Strict self-monitoring
Of course, “dermatologically tested” is not just wastepaper. On the contrary, established manufacturers and pharmaceutical producers subject their products to the most stringent testing at all stages of development. This includes the scientifically based design of the test arrangement, the documentation as well as the exact and traceable test itself. Test series with patients are carried out at university skin clinics.
Test series in several test centers and under the supervision of different dermatologists help to compensate for any country-specific differences. Many pharmaceutical companies have their own ethics committees that deal with the development of tests, the scientific conduct of the tests and even the development of equipment for these tests. At the same time, hardly any tests are performed on animals. Numerous dermatological tests are performed on skin cells in the reagent glass.
Monitoring guidelines for the manufacturing process
Meanwhile, there are several so-called GMP guidelines for the entire European area.
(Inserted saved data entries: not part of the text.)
==> flow/design.v <==
module mx32_32b(i_data0,i_data1,i_data2,i_data3,i_data4,i_data5,i_data6,i_data7,i_data8,i_data9,i_data10,i_data11,i_data12,i_data13,i_data14,i_data15,i_data16,i_data17,i_data18,i_data19,i_data20,i_data21,i_data22,i_data23,i_data24,i_data25,i_data26,i_data27,i_data28,i_data29,i_data30,i_data31,i_sel,o_data);
	input [31:0] i_data0,i_data1,i_data2,i_data3,i_data4,i_data5,i_data6,i_data7,i_data8,i_data9,i_data10,i_data11,i_data12,i_data13,i_data14,i_data15,i_data16,i_data17,i_data18,i_data19,i_data20,i_data21,i_data22,i_data23,i_data24,i_data25,i_data26,i_data27,i_data28,i_data29,i_data30,i_data31;
	input [4:0] i_sel;
	output [31:0] o_data;
	wire [31:0] w0,w1,w2,w3,w4,w5,w6,w7,w8,w9,w10,w11,w12,w13,w14,w15,w16,w17,w18,w19,w20,w21,w22,w23,w24,w25,w26,w27,w28,w29,w30;
	mx2_32b U0_mx2_32b(.o_data(w0),.i_data1(i_data0),.i_data2(i_data1),.i_sel(i_sel[0]));
	mx2_32b U1_mx2_32b(.o_data(w1),.i_data1(i_data2),.i_data2(i_data3),.i_sel(i_sel[0]));
	mx2_32b U2_mx2_32b(.o_data(w2),.i_data1(i_data4),.i_data2(i_data5),.i_sel(i_sel[0]));
	mx2_32b U3_mx2_32b(.o_data(w3),.i_data1(i_data6),.i_data2(i_data7),.i_sel(i_sel[0]));
	mx2_32b U4_mx2_32b(.o_data(w4),.i_data1(i_data8),.i_data2(i_data9),.i_sel(i_sel[0]));
	mx2_32b U5_mx2_32b(.o_data(w5),.i_data1(i_data10),.i_data2(i_data11),.i_sel(i_sel[0]));
	mx2_32b U6_mx2_32b(.o_data(w6),.i_data1(i_data12),.i_data2(i_data13),.i_sel(i_sel[0]));
	mx2_32b U7_mx2_32b(.o_data(w7),.i_data1(i_data14),.i_data2(i_data15),.i_sel(i_sel[0]));
	mx2_32b U8_mx2_32b(.o_data(w8),.i_data1(i_data16),.i_data2(i_data17),.i_sel(i_sel[0]));
	mx2_32b U9_mx2_32b(.o_data(w9),.i_data1(i_data18),.i_data2(i_data19),.i_sel(i_sel[0]));
	mx2_32b U10_mx2_32b(.o_data(w10),.i_data1(i_data20),.i_data2(i_data21),.i_sel(i_sel[0]));
	mx2_32b U11_mx2_32b(.o_data(w11),.i_data1(i_data22),.i_data2(i_data23),.i_sel(i_sel[0]));
	mx2_32b U12_mx2_32b(.o_data(w12),.i_data1(i_data24),.i_data2(i_data25),.i_sel(i_sel[0]));
	mx2_32b U13_mx2_32b(.o_data(w13),.i_data1(i_data26),.i_data2(i_data27),.i_sel(i_sel[0]));
	mx2_32b U14_mx2_32b(.o_data(w14),.i_data1(i_data28),.i_data2(i_data29),.i_sel(i_sel[0]));
	mx2_32b U15_mx2_32b(.o_data(w15),.i_data1(i_data30),.i_data2(i_data31),.i_sel(i_sel[0]));
	mx2_32b U16_mx2_32b(.o_data(w16),.i_data1(w0),.i_data2(w1),.i_sel(i_sel[1]));
	mx2_32b U17_mx2_32b(.o_data(w17),.i_data1(w2),.i_data2(w3),.i_sel(i_sel[1]));
	mx2_32b U18_mx2_32b(.o_data(w18),.i_data1(w4),.i_data2(w5),.i_sel(i_sel[1]));
	mx2_32b U19_mx2_32b(.o_data(w19),.i_data1(w6),.i_data2(w7),.i_sel(i_sel[1]));
	mx2_32b U20_mx2_32b(.o_data(w20),.i_data1(w8),.i_data2(w9),.i_sel(i_sel[1]));
	mx2_32b U21_mx2_32b(.o_data(w21),.i_data1(w10),.i_data2(w11),.i_sel(i_sel[1]));
	mx2_32b U22_mx2_32b(.o_data(w22),.i_data1(w12),.i_data2(w13),.i_sel(i_sel[1]));
	mx2_32b U23_mx2_32b(.o_data(w23),.i_data1(w14),.i_data2(w15),.i_sel(i_sel[1]));
	mx2_32b U24_mx2_32b(.o_data(w24),.i_data1(w16),.i_data2(w17),.i_sel(i_sel[2]));
	mx2_32b U25_mx2_32b(.o_data(w25),.i_data1(w18),.i_data2(w19),.i_sel(i_sel[2]));
	mx2_32b U26_mx2_32b(.o_data(w26),.i_data1(w20),.i_data2(w21),.i_sel(i_sel[2]));
	mx2_32b U27_mx2_32b(.o_data(w27),.i_data1(w22),.i_data2(w23),.i_sel(i_sel[2]));
	mx2_32b U28_mx2_32b(.o_data(w28),.i_data1(w24),.i_data2(w25),.i_sel(i_sel[3]));
	mx2_32b U29_mx2_32b(.o_data(w29),.i_data1(w26),.i_data2(w27),.i_sel(i_sel[3]));
	mx2_32b U30_mx2_32b(.o_data(o_data),.i_data1(w28),.i_data2(w29),.i_sel(i_sel[4]));
endmodule  
module mx2_32b(i_data1,i_data2,i_sel,o_data);
	input [31:0] i_data1,i_data2;
	input i_sel;
	output [31:0] o_data;
	assign o_data=(i_sel==0) ? i_data1 : i_data2;
endmodule  
module mx2_5b(i_data1,i_data2,i_sel,o_data);
	input [4:0] i_data1,i_data2;
	input i_sel;
	output [4:0] o_data;
	assign o_data=(i_sel==0) ? i_data1 : i_data2;
endmodule  
==> flow/run.sh <==
#!/bin/bash
# OpenROAD 26Q1-2900-gdf79404cd8, Yosys 0.63+post, stock flow scripts
make -C /OpenROAD-flow-scripts/flow DESIGN_CONFIG=/design/flow/config.mk WORK_HOME=/design/flow/orfs finish
==> flow/config.mk <==
export PLATFORM = sky130hd
export DESIGN_NAME = mx32_32b
export DESIGN_NICKNAME = mx32_32b
export VERILOG_FILES = /design/flow/design.v
export SDC_FILE = /design/flow/constraint.sdc
export NUM_CORES = 4
export LEC_CHECK = 1
export CORE_AREA = 10 10 408 408
export DIE_AREA = 0 0 418 418
==> flow/constraint.sdc <==
current_design mx32_32b

set clk_period 7.3
set clk_io_pct 0.2

create_clock -name clk0 -period $clk_period

set non_clock_inputs [all_inputs -no_clocks]
set_input_delay [expr $clk_period * $clk_io_pct] -clock clk0 $non_clock_inputs
set_output_delay [expr $clk_period * $clk_io_pct] -clock clk0 [all_outputs]
==> commit_impl_results.txt <==
Record implementation results from latest flow run

- Pre-placement core utilization: 5.63%
- Area growth, synth to finish: 147%
* Result of the run: finished, final reports clean
- The placed instances occupy a cell area of 21900 um^2.
- Setup repair after global routing missed its margin: false
* Largest net degree at the start of global routing: 78
- Detailed-route wire length: 129000 um
* I/O pins: 1061
- The post-route netlist has 2.80% of its cells at a drive strength greater than 1.
- STA classifies the critical path endpoint as an output pin.
* Launch point of the worst hold path: i_data16[30]
* Ratio of total power to cell area: 62.6 nW/um^2
- Delay contributed by the slowest stage of the critical path: 0.66 ns
* Post-layout minimum cycle time: 6.71 ns
- Least-Margin Pin Slew: 0.780 ns
- The main area contributors are mux2i_1 (58%), a22oi_1 (8.1%), a22o_1 (6.3%).
* Finished Cell Area: 21900 um^2
- Endpoints failing hold in the final report were tallied at 0.
* Worst max-slew margin expressed relative to the limit: 46.5%
* Number of clock buffers in the layout: 0
- Synthesized chip area reported by yosys: 8890 um^2
- Fraction of the mapped netlist area in adder cells: 0%
- Global-route usage over all layers: 13.9%
- Once the clock tree was built, the resizer swapped 0 gates to a different size.
- Endpoint with the worst hold slack: o_data[30]
- Number of antenna violations at the first check in global routing: 104
- Synthesis produced a netlist whose cell count is 1158.
- The critical path is of the primary input to output pin type.
- Final Setup Violations: 0
* Crit start category: primary input
- After synthesis, the netlist uses 20 different library cells.
* Dominant cell type by area after synthesis: mux2i_1
- In this run the full chip footprint comes out at 175000 um^2.
- The arrival time of data at the worst endpoint is listed as 5.25 ns.
- By count the netlist is led by mux2i_1 (512), nand2_1 (97), a21oi_1 (96), a22oi_1 (96), nand3_1 (96).
- CP most frequent cell: clkdlybuf4s50_1
* Cell total in the yosys stat output: 1158
- Sequence of cells on the critical path: clkdlybuf4s50_1 > and2_4 > buf_12 > a22o_1 > nor3_1 > a31oi_1 > nand3_1 > clkdlybuf4s50_1
* Via count of the first global-routing pass: 14900
* Number of buffers inserted for hold repair after clock tree synthesis: 0
* Most numerous cell in the Yosys netlist: mux2i_1
- Routed len/inst: 30.4 um
- Summed over all failing endpoints, the final setup total negative slack is 0 ns.
- IR Drop Worst-Case VDD: 0.0285 mV
* MUX area fraction: 57.7%
- Routability congestion estimate from global placement: 0.979
- First-pass GRT wire length: 158000 um
- In this run, the synthesized area fraction spent on and/or/nand/nor cells is recorded as 11.8%.
- The global route stage reports its total congestion overflow as 0.
* Number of inserted filler cells in the final layout: 18100
- Mean post-synth cell area: 7.67 um^2
* Max FO, Critical Path: 42
- In the placement report, post-DP HPWL is listed as 117000 um.
- In this run the cell area of the synthesized design comes to 8890 um^2.
- Final max-slew violation count: 0
- In this run the standard cell core region covers 158000 um^2.
* Standard-cell rows: 146
* Post-CTS setup buffers: 0
- The die is 418 um tall.
- Synth top area share: 57.7%
- Yosys printed 0 warnings.
* Type of the tightest min-delay check: primary input to output pin
- Remaining routing DRC violations: 0
- Input/output buffers: 1061
- Via Count: 14600
- Timing-limited maximum frequency: 149 MHz
- The detail route stage leaves a number of antenna-violating nets equal to 0.
- Number of DRC markers after the initial detailed-route iteration: 1104
* Post-route fraction of the period consumed by the critical path: 91.9%
- XOR/XNOR share of the synthesized area: 0%
* Origin of the worst setup path: i_sel[0]
- Area fraction in compound gates after synthesis: 22.1%
- Logged for this run, the post-placement worst setup slack is 0.612 ns.
* CP required: 5.84 ns
- Cells fill 13.9% of the core in the end.
* Cell at the slowest stage of the critical path: clkdlybuf4s50_1
* Final WS setup: 0.591 ns
- Along the worst hold path, the cell count comes to 6.
- According to the report, the first pass of detailed routing completed in 5 iterations.
- OpenROAD emitted warnings numbering 32.
- The design has 0 sequential cells.
- Storage element area: 0 um^2
- Via/cell ratio: 3.45
- After synthesis, the largest family of logic cells by area is multiplexers.
- Width of the chip: 418 um
* Sequential share of the synthesized area: 0%
- In this run the static leakage power is 8.46 nW.
* Maxcap violations: 0
-- power by group --
part / switching, W / internal [W]
Clock: 0 / 0.000000000312
Combinational: 0.000614 / 0.000758
Sequential: 0 / 0
Total: 0.000614 / 0.000758
-- area by class of cell --
type                            count  area, um^2  area share (%)
Tap cell                         2072        2590            11.8
Timing Repair Buffer             1108       11100            50.7
Antenna cell                       17        42.5           0.194
Multi-Input combinational cell   1032        8180            37.3
-- per-layer routing --
layer / GRT usage [%] / up-vias / routed length (um)
li1: - / 6489 / -
met1: 17.3 / 6877 / 50600
met2: 23.1 / 964 / 62400
met3: 4.94 / 200 / 12700
met4: 2.89 / 80 / 2420
met5: 0 / - / 507
-- cells in the final DEF (no fill, tap or decap), drive strengths merged --
cell type and n:
nand3 96, and2b 1, clkdlybuf4s50 1058, diode 17, and2 1, mux2i 512
a22o 64, buf 50, nor2b 1, nor3 32, nor2 1, nand2b 2
or2 1, a21oi 96, nand2 97, a22oi 96, a31oi 32
-- worst max-delay path by stage --
| stage | cells after the start | end | slack, ns |
|---|---|---|---|
| 5_1_grt | 7 | o_data[4] | 0.37 |
| 6_report | 8 | o_data[4] | 0.59 |
| 4_1_cts | 7 | o_data[4] | 0.61 |
-- kinds of logic (layout without fill, tap and decap cells) --
group                  after synthesis  after routing
AOI/OAI and AO/OA                  288            288
other                                0             17
muxes                              512            512
and+or+nand+nor                    232            232
buffers and inverters              126           1108
-- worst max-delay path: cells and delay by family --
kind                   cells  cell delay, ns
buffers and inverters      3            1.58
AND-OR/OR-AND              2            0.78
AND/OR/NAND/NOR            3            1.37
-- per-stage QoR --
step           power [W]  hold slack (ns)  cells
5_1_grt          0.00144             3.94   4224
2_1_floorplan   0.000413             3.12   1158
4_1_cts          0.00139             3.90   4212
3_5_place_dp     0.00138             3.89   4212
6_report         0.00137             3.87   4229
3_3_place_gp     0.00139             3.90   4212
Power is estimated from default activity; no workload was simulated.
GMP is the abbreviation for “Good Manufacturing Practice”. Within this regulation, the production of active ingredients is also regulated worldwide.
If an active ingredient is to be manufactured or used for a drug product, it should be manufactured in accordance with these guidelines. The guideline specifies requirements for personnel, quality management, packaging and labeling, storage and distribution, and distributors. However, there is currently no applicable regulation for monitoring active ingredient manufacturers in Europe, so compliance with this directive is largely voluntary.
Ingredients must be labeled
The labeling of ingredients themselves is determined by EU directives, which are intended to provide greater clarity for consumers when purchasing cosmetics. All ingredients are labeled with so-called INCI numbers. The “International Nomenclature of Cosmetic Ingredients” (INCI) has brought about a standardization of terms throughout Europe.
So if you buy your makeup in France, you can identify colorants, for example, by their INCI number. Although deciphering the numbers still remains complicated enough for the layman, this regulation is particularly important for allergy sufferers.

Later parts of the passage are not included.